_WHAT THE TASK REQUIRES_
Copy each line of the entries below that contains the string "class".

_MATERIAL FOR THIS TASK_

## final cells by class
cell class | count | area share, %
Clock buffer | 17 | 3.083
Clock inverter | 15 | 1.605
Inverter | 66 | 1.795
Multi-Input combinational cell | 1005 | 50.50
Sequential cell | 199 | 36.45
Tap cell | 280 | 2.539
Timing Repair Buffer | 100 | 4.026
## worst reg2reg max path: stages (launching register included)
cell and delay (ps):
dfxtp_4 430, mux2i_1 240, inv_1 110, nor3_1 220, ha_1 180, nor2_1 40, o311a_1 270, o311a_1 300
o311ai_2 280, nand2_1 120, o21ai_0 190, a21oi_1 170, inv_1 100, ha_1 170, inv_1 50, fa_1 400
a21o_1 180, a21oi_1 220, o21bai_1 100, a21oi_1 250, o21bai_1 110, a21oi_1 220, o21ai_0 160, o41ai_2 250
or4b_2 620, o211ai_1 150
File: config.mk
export PLATFORM = sky130hd
export DESIGN_NAME = utf8_to_utf32_padded_rows
export DESIGN_NICKNAME = d
export VERILOG_FILES = /design/src/sv/u8u32_pkg.sv /design/src/sv/u8u32_ctrl.sv /design/src/sv/u8u32_datapath.sv /design/src/sv/utf8_to_utf32_padded_rows.sv
export SDC_FILE = /design/constraint.sdc
export NUM_CORES = 1
export LEC_CHECK = 0
export BUFFER_PORTS_ARGS = -buffer_cell sky130_fd_sc_hd__buf_2
export CAP_MARGIN = 20
export CORE_UTILIZATION = 28
export CTS_BUF_LIST = sky130_fd_sc_hd__clkbuf_4 sky130_fd_sc_hd__clkbuf_8
export CTS_CLUSTER_SIZE = 8
export DETAILED_ROUTE_END_ITERATION = 16
export GPL_TIMING_DRIVEN = 0
export HOLD_SLACK_MARGIN = 0.15
export SETUP_SLACK_MARGIN = 0.5
export SLEW_MARGIN = 20
export SYNTH_ARGS = -nofsm -noshare
export SYNTH_HDL_FRONTEND = slang
export SYNTH_SLANG_ARGS = --single-unit
export TNS_END_PERCENT = 30
File: constraint.sdc
create_clock -name clk_i -period 3.5 [get_ports clk_i]
set_clock_uncertainty 0.15 [all_clocks]
set_input_delay 0.875 -clock clk_i [delete_from_list [all_inputs] [get_ports clk_i]]
set_output_delay 0.875 -clock clk_i [all_outputs]
set_load 0.005 [all_outputs]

_ANSWER TO THE PROBLEM_
## final cells by class
cell class | count | area share, %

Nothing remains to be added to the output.